**SUPPLIED RECORDS**
*-*-*

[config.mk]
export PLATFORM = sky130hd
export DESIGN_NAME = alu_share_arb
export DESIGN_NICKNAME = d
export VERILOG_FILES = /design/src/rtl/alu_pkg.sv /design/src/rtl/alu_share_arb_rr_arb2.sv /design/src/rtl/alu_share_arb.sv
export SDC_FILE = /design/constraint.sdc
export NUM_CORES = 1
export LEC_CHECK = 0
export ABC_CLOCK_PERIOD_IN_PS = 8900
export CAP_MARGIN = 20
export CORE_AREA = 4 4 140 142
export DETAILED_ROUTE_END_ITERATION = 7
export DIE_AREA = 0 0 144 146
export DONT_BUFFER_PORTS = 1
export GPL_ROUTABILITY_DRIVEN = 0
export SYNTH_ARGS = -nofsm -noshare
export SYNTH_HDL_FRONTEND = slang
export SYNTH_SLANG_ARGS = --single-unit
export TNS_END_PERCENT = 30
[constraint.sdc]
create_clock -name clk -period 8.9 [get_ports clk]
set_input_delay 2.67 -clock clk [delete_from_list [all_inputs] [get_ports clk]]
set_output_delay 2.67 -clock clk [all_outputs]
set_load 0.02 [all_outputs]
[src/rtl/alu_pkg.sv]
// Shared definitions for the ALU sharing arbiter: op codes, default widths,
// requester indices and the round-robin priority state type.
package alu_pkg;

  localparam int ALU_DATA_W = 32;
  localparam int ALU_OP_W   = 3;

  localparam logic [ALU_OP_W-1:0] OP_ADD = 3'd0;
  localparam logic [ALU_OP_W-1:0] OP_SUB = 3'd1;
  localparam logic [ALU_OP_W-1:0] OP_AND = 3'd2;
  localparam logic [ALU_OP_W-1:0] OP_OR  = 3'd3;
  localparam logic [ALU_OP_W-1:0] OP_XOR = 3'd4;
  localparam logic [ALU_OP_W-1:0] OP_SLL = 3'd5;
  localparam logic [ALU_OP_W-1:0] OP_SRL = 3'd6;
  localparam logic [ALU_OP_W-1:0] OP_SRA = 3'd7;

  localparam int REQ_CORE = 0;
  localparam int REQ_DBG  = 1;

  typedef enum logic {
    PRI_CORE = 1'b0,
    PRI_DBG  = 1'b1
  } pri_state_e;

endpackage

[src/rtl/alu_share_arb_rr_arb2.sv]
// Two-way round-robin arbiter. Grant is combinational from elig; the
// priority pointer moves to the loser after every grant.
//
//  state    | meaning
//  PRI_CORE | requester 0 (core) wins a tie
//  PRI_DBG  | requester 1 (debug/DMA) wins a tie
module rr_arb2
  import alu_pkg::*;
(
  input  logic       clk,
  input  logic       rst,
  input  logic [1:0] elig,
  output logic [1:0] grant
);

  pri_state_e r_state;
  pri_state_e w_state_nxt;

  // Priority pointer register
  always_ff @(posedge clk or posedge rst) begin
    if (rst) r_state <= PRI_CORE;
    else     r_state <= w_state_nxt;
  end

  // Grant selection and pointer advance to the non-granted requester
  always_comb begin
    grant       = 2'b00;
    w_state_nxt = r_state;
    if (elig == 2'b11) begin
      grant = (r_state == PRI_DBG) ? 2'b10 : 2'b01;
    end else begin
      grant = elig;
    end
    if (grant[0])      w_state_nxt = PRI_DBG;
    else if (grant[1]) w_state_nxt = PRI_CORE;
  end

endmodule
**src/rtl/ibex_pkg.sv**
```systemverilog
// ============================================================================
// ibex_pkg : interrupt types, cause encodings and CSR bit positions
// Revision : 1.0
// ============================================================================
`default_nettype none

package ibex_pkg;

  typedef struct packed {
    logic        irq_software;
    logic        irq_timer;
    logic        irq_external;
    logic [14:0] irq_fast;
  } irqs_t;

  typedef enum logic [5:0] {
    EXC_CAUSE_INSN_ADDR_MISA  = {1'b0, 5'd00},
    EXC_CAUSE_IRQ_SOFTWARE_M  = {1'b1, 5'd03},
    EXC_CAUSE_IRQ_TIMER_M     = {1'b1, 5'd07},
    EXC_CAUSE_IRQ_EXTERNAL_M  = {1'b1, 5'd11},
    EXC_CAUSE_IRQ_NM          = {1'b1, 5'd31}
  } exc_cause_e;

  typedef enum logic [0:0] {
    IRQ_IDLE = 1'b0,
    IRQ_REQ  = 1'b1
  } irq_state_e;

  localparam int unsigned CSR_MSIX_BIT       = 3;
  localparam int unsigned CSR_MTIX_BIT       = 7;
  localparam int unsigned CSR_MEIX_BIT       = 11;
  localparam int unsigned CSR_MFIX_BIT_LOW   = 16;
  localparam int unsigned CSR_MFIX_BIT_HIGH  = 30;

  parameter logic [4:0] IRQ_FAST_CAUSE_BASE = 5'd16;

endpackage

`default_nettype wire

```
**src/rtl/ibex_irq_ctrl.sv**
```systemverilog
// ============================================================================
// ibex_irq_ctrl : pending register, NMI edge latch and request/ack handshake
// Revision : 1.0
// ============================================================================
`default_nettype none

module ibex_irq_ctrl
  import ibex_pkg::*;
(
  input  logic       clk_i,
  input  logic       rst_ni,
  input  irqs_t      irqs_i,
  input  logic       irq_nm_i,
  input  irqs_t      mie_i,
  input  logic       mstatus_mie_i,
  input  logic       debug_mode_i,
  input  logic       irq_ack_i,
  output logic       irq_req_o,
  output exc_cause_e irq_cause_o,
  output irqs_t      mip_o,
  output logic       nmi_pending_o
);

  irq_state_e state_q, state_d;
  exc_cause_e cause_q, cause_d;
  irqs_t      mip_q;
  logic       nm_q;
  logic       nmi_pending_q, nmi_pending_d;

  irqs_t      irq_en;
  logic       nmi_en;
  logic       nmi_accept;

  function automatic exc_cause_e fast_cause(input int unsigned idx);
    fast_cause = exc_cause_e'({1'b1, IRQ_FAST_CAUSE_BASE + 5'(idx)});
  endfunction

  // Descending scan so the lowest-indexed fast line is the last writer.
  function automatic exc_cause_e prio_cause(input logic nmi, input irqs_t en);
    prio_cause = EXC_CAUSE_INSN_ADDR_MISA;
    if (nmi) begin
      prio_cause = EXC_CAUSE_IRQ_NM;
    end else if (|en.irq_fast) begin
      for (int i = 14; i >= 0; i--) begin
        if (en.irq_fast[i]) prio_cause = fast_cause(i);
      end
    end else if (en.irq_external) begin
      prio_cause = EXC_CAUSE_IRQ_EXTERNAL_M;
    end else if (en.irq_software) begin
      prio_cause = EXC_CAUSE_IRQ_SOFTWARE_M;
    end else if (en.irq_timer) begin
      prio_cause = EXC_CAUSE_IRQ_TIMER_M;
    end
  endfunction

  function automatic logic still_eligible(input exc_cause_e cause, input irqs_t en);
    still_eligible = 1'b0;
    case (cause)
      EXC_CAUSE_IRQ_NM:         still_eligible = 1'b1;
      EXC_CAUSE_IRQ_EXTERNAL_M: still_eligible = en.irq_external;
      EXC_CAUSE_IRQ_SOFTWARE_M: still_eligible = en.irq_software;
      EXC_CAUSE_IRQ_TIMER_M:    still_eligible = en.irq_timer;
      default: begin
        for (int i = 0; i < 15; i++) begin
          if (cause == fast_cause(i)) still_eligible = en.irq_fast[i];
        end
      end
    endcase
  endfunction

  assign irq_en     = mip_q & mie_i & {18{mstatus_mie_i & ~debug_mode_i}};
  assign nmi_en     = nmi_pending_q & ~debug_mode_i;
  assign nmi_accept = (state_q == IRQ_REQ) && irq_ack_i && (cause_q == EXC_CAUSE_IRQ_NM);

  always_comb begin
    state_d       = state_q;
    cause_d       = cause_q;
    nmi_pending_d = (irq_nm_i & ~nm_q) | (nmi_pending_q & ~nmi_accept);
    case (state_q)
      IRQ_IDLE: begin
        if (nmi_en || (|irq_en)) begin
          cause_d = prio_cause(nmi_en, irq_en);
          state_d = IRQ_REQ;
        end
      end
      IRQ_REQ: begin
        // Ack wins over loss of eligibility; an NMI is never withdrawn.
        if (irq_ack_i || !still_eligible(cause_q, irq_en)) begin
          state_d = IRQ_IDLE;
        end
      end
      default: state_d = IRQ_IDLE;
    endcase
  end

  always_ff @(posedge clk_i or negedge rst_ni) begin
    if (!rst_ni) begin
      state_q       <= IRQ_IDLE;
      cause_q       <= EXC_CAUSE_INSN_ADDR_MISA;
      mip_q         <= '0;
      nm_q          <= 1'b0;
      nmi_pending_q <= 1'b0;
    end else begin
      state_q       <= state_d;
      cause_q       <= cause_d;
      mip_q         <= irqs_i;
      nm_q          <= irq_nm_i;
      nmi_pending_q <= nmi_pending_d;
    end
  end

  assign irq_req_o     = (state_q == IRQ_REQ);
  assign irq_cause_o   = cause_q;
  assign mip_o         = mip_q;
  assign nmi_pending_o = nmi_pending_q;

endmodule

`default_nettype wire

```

*-*-*

**WHAT YOU WILL DO**
Go through the entries. Report every line that contains the word "posedge".

**WORKED SOLUTION**
  always_ff @(posedge clk or posedge rst) begin
  always_ff @(posedge clk_i or negedge rst_ni) begin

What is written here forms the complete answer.